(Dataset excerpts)

[Start of Attachment]

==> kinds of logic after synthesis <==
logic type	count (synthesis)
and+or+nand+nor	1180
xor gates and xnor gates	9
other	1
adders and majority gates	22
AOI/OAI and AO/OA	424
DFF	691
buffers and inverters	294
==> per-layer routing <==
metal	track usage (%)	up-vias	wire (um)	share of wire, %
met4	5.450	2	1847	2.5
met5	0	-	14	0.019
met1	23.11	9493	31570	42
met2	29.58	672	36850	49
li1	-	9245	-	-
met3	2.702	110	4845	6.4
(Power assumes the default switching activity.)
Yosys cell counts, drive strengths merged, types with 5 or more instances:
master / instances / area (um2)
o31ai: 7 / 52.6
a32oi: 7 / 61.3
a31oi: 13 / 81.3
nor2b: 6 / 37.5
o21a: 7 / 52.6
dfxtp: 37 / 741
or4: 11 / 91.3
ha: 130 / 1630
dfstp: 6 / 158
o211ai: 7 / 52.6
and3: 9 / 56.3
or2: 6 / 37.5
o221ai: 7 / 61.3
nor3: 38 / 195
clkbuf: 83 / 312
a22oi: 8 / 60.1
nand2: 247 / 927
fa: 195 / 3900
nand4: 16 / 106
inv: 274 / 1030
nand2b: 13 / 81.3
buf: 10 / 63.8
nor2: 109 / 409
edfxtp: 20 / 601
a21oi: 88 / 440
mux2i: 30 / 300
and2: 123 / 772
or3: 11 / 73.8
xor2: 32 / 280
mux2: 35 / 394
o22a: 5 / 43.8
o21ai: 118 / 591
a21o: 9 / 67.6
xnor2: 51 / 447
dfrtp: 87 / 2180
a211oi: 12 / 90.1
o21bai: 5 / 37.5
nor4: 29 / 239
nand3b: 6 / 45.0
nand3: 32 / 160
$ cat config.mk
export PLATFORM = sky130hd
export DESIGN_NAME = turn_signal_hazard_flasher_core
export DESIGN_NICKNAME = d
export VERILOG_FILES = /design/src/rtl/core/tshf_pkg.sv /design/src/rtl/core/turn_signal_hazard_flasher_core.sv /design/src/rtl/core/tshf_mode_fsm.sv /design/src/rtl/core/tshf_flasher.sv /design/src/rtl/core/tshf_out_reg.sv
export SDC_FILE = /design/constraint.sdc
export NUM_CORES = 1
export LEC_CHECK = 0
export BUFFER_PORTS_ARGS = -buffer_cell sky130_fd_sc_hd__buf_4
export CELL_PAD_IN_SITES_DETAIL_PLACEMENT = 0
export CELL_PAD_IN_SITES_GLOBAL_PLACEMENT = 2
export CORE_MARGIN = 1
export CORE_UTILIZATION = 30
export CTS_BUF_LIST = sky130_fd_sc_hd__clkbuf_2
export DETAILED_ROUTE_END_ITERATION = 7
export PLACE_DENSITY_LB_ADDON = 0.1
export SYNTH_ARGS = -nofsm -noshare
export SYNTH_HDL_FRONTEND = slang
export SYNTH_SLANG_ARGS = --single-unit
$ cat constraint.sdc
create_clock -name clk -period 9.9 [get_ports clk]
set_input_delay 0.99 -clock clk [delete_from_list [all_inputs] [get_ports clk]]
set_output_delay 0.99 -clock clk [all_outputs]
set_load 0.03 [all_outputs]
<file path="config.mk">
export PLATFORM = sky130hd
export DESIGN_NAME = rau_ctrl
export DESIGN_NICKNAME = d
export VERILOG_FILES = /design/src/rtl/rau_pkg.sv /design/src/rtl/rau_ctrl.sv
export SDC_FILE = /design/constraint.sdc
export NUM_CORES = 1
export LEC_CHECK = 0
export CAP_MARGIN = 25
export CORE_ASPECT_RATIO = 1.4
export CORE_MARGIN = 4
export CORE_UTILIZATION = 25
export CTS_BUF_LIST = sky130_fd_sc_hd__clkbuf_8 sky130_fd_sc_hd__clkbuf_16
export CTS_CLUSTER_DIAMETER = 30
export DETAILED_ROUTE_END_ITERATION = 6
export DONT_BUFFER_PORTS = 1
export PLACE_DENSITY_LB_ADDON = 0.3
export SETUP_SLACK_MARGIN = 0.4
export SYNTH_ARGS = -nofsm -noshare
export SYNTH_HDL_FRONTEND = slang
export SYNTH_SLANG_ARGS = --single-unit
</file>
<file path="constraint.sdc">
create_clock -name clk -period 2.35 [get_ports clk]
set_input_delay 0.47 -clock clk [delete_from_list [all_inputs] [get_ports clk]]
set_output_delay 0.47 -clock clk [all_outputs]
set_load 0.1 [all_outputs]
</file>
<file path="src/rtl/rau_pkg.sv">
// Package for the rational arithmetic unit: types, codes and constants.
`timescale 1ns / 1ps
package rau_pkg;

  localparam int          OperandWidthDef = 32;
  localparam int          MaxExponentDef  = 63;
  localparam int          W64             = 64;
  localparam logic [63:0] Sign64          = 64'h8000_0000_0000_0000;

  typedef enum logic [2:0] {
    CMD_ADD = 3'd0,
    CMD_SUB = 3'd1,
    CMD_MUL = 3'd2,
    CMD_DIV = 3'd3,
    CMD_POW = 3'd4
  } cmd_e;

  typedef struct packed {
    logic [2:0]         cmd;
    logic signed [31:0] a_num;
    logic signed [31:0] a_den;
    logic signed [31:0] b_num;
    logic signed [31:0] b_den;
    logic [5:0]         exponent;
  } in_req_t;

  typedef struct packed {
    logic signed [63:0] res_num;
    logic signed [63:0] res_den;
    logic               overflow;
  } out_req_t;

  // Controller states
  typedef enum logic [3:0] {
    ST_IDLE,
    ST_MLO,    // low half partial product
    ST_MHI,    // high half partial product and sum
    ST_MWB,    // sign, overflow and write back of a product
    ST_SUM,    // cross sum
    ST_PRE,    // zero check and sign move
    ST_GCD,    // Euclid remainder steps
    ST_DIVN,   // divide numerator by gcd
    ST_DIVD,   // divide denominator by gcd
    ST_DONE
  } state_t;

  // Datapath operation selector
  typedef enum logic [3:0] {
    DP_NOP,
    DP_LOAD,
    DP_MLO,
    DP_MHI,
    DP_MWB,
    DP_SUM,
    DP_ZERO,
    DP_PRE,
    DP_GCD_GO,
    DP_GCD_STEP,
    DP_DIVN,
    DP_NQ,
    DP_DIVD,
    DP_DQ
  } dp_op_e;

  // Product operands and destination: dest_x_y
  typedef enum logic [2:0] {
    MS_T_AN_BD,
    MS_N_BN_AD,
    MS_N_AN_BN,
    MS_D_AD_BD,
    MS_N_N_AN,
    MS_D_D_AD
  } mul_sel_e;

  typedef struct packed {
    dp_op_e   op;
    mul_sel_e msel;
  } dp_cmd_t;

  typedef struct packed {
    logic div_busy;
    logic gcd_zero;   // gcd divisor reached zero
    logic is_zero;    // n or d zero before reduction
  } dp_stat_t;

endpackage

</file>
<file path="src/rtl/rau_ctrl.sv">
// Controller: sequences multiply, sum, sign move and gcd reduction steps.
`timescale 1ns / 1ps
module rau_ctrl
  import rau_pkg::*;
#(
  parameter int MAX_EXPONENT = MaxExponentDef
) (
  input  logic     clk,
  input  logic     rst_n,
  input  logic     start,
  input  in_req_t  req,
  input  dp_stat_t stat,
  output dp_cmd_t  cmd,
  output logic     busy,
  output logic     done,
  output logic     unk
);

  state_t     st_r, st_nxt;
  logic [2:0] op_r, op_nxt;
  logic [7:0] e_r, e_nxt;
  logic [1:0] pk_r, pk_nxt;
  logic       wait_r, wait_nxt;
  logic [7:0] e_sat;
  mul_sel_e   msel;
  logic       mlast;
  logic       more_pow;

  assign e_sat = ({2'b00, req.exponent} > 8'(MAX_EXPONENT)) ? 8'(MAX_EXPONENT)
               : {2'b00, req.exponent};

  // Another power step follows the current reduction
  assign more_pow = (op_r == CMD_POW) && (e_r > 8'd2);

  // Pick the product for the current step
  always_comb begin
    msel  = MS_T_AN_BD;
    mlast = 1'b0;
    case (op_r)
      CMD_ADD, CMD_SUB: begin
        case (pk_r)
          2'd0:    msel = MS_T_AN_BD;
          2'd1:    msel = MS_N_BN_AD;
          default: begin
            msel  = MS_D_AD_BD;
            mlast = 1'b1;
          end
        endcase
      end
      CMD_POW: begin
        msel  = (pk_r == 2'd0) ? MS_N_N_AN : MS_D_D_AD;
        mlast = (pk_r != 2'd0);
      end
      default: begin
        msel  = (pk_r == 2'd0) ? MS_N_AN_BN : MS_D_AD_BD;
        mlast = (pk_r != 2'd0);
      end
    endcase
  end

  // Next state
  always_comb begin
    st_nxt   = st_r;
    op_nxt   = op_r;
    e_nxt    = e_r;
    pk_nxt   = pk_r;
    wait_nxt = wait_r;
    case (st_r)
      ST_IDLE: begin
        if (start) begin
          op_nxt   = req.cmd;
          e_nxt    = e_sat;
          pk_nxt   = 2'd0;
          wait_nxt = 1'b0;
          if (req.cmd == CMD_POW)
            st_nxt = (e_sat <= 8'd1) ? ST_DONE : ST_MLO;
          else if (req.cmd inside {CMD_ADD, CMD_SUB, CMD_MUL, CMD_DIV})
            st_nxt = ST_MLO;
          else
            st_nxt = ST_DONE;
        end
      end
      ST_MLO: st_nxt = ST_MHI;
      ST_MHI: st_nxt = ST_MWB;
      ST_MWB: begin
        if (!mlast) begin
          pk_nxt = pk_r + 2'd1;
          st_nxt = ST_MLO;
        end else if (op_r == CMD_ADD || op_r == CMD_SUB) begin
          st_nxt = ST_SUM;
        end else begin
          st_nxt = ST_PRE;
        end
      end
      ST_SUM: st_nxt = ST_PRE;
      ST_PRE: begin
        wait_nxt = 1'b0;
        if (!stat.is_zero) begin
          st_nxt = ST_GCD;
        end else if (more_pow) begin
          e_nxt  = e_r - 8'd1;
          pk_nxt = 2'd0;
          st_nxt = ST_MLO;
        end else begin
          st_nxt = ST_DONE;
        end
      end
      ST_GCD: begin
        if (!wait_r) begin
          if (stat.gcd_zero) st_nxt = ST_DIVN;
          else wait_nxt = 1'b1;
        end else if (!stat.div_busy) begin
          wait_nxt = 1'b0;
        end
      end
      ST_DIVN: begin
        if (!wait_r) wait_nxt = 1'b1;
        else if (!stat.div_busy) begin
          wait_nxt = 1'b0;
          st_nxt   = ST_DIVD;
        end
      end
      ST_DIVD: begin
        if (!wait_r) wait_nxt = 1'b1;
        else if (!stat.div_busy) begin
          wait_nxt = 1'b0;
          if (more_pow) begin
            e_nxt  = e_r - 8'd1;
            pk_nxt = 2'd0;
            st_nxt = ST_MLO;
          end else begin
            st_nxt = ST_DONE;
          end
        end
      end
      ST_DONE: st_nxt = ST_IDLE;
      default: st_nxt = ST_IDLE;
    endcase
  end

  // Outputs
  always_comb begin
    cmd.op   = DP_NOP;
    cmd.msel = msel;
    case (st_r)
      ST_IDLE: if (start) cmd.op = DP_LOAD;
      ST_MLO:  cmd.op = DP_MLO;
      ST_MHI:  cmd.op = DP_MHI;
      ST_MWB:  cmd.op = DP_MWB;
      ST_SUM:  cmd.op = DP_SUM;
      ST_PRE:  cmd.op = stat.is_zero ? DP_ZERO : DP_PRE;
      ST_GCD: begin
        if (!wait_r) begin
          if (!stat.gcd_zero) cmd.op = DP_GCD_GO;
        end else if (!stat.div_busy) begin
          cmd.op = DP_GCD_STEP;
        end
      end
      ST_DIVN: begin
        if (!wait_r) cmd.op = DP_DIVN;
        else if (!stat.div_busy) cmd.op = DP_NQ;
      end
      ST_DIVD: begin
        if (!wait_r) cmd.op = DP_DIVD;
        else if (!stat.div_busy) cmd.op = DP_DQ;
      end
      default: cmd.op = DP_NOP;
    endcase
  end

  always_ff @(posedge clk) begin
    if (!rst_n) begin
      st_r   <= ST_IDLE;
      wait_r <= 1'b0;
    end else begin
      st_r   <= st_nxt;
      wait_r <= wait_nxt;
    end
    op_r <= op_nxt;
    e_r  <= e_nxt;
    pk_r <= pk_nxt;
  end

  assign busy = (st_r != ST_IDLE);
  assign done = (st_r == ST_DONE);
  assign unk  = !(op_r == CMD_ADD || op_r == CMD_SUB || op_r == CMD_MUL
                  || op_r == CMD_DIV || op_r == CMD_POW);

endmodule

</file>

[End of Attachment]

## WORK REQUIRED
Above are the records; print exactly the lines from the line with "nor2: 109 / 409" to the line with "o21bai: 5 / 37.5", including both, and nothing else.

## ANSWER SPACE
nor2: 109 / 409
edfxtp: 20 / 601
a21oi: 88 / 440
mux2i: 30 / 300
and2: 123 / 772
or3: 11 / 73.8
xor2: 32 / 280
mux2: 35 / 394
o22a: 5 / 43.8
o21ai: 118 / 591
a21o: 9 / 67.6
xnor2: 51 / 447
dfrtp: 87 / 2180
a211oi: 12 / 90.1
o21bai: 5 / 37.5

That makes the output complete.